Chromosome 13 Abnormalities

Approximately 50 % of patients diagnosed with multiple myeloma (MM) have interstitial deletions or monosomy of Chromosome 13. Chromosome 13 abnormalities (13) are associated with a significant reduction in overall survival and resistance to traditional and high-dose therapy regimens. A reported region of minimal deletion on chromosome 13 contains multiple potential genes for investigation, including retinoblastoma (Rb). Rb is a critical regulator of cell cycle progression which suggests it may be the most likely candidate for tumor progression in myeloma. Additionally, two microRNA clusters, miR 15a and 16-1 as well as miR17-92, have been identified on chromosome 13q.

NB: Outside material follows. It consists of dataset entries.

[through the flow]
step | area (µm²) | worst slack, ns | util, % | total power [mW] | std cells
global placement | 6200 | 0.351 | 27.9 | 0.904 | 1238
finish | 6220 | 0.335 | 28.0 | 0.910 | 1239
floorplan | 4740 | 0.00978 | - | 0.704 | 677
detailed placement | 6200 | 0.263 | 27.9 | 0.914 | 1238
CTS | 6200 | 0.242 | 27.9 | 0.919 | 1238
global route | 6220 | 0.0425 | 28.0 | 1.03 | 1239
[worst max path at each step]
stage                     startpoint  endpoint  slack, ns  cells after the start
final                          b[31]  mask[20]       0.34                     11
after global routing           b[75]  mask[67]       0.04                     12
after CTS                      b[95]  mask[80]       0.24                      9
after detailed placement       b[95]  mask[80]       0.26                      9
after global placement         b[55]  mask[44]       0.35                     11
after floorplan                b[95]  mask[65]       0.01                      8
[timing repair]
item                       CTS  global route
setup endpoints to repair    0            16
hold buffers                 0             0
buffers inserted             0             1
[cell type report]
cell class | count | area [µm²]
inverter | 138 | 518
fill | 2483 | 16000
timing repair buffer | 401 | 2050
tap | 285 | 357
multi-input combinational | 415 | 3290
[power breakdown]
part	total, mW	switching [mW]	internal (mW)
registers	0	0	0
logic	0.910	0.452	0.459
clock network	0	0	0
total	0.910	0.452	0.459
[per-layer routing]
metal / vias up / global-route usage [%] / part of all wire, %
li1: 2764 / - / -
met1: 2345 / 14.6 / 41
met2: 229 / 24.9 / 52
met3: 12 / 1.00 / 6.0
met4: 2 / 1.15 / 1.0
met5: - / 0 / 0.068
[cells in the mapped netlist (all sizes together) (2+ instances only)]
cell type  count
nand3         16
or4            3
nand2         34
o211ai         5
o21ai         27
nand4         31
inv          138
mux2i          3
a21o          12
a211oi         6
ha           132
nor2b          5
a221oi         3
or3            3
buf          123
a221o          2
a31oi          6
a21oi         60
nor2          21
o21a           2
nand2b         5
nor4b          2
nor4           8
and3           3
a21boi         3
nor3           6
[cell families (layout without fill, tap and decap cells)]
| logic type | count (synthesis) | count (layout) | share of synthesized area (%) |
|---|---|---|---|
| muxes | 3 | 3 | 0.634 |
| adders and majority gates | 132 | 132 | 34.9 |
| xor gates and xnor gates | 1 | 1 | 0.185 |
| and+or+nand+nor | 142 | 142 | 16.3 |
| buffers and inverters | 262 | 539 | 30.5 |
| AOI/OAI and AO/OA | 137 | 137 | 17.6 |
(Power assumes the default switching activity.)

MicroRNA (miRs) are a class of small, noncoding RNAs typically between 21 to 23 nucleotides in length that negatively regulate gene expression through degradation of mRNA or inhibition of translation through homologous base pairing. In vitro experiments have identified BCL-2 as a target for miRs 15a and 16-1. Further, miR cluster 17-92 has been reported as myc-responsive with E2F1 and AIB-1 reported as targets. Our laboratory is interested in the possible contributions towards disease progression in myeloma as a consequence of loss of either Rb or miRs on chromosome 13.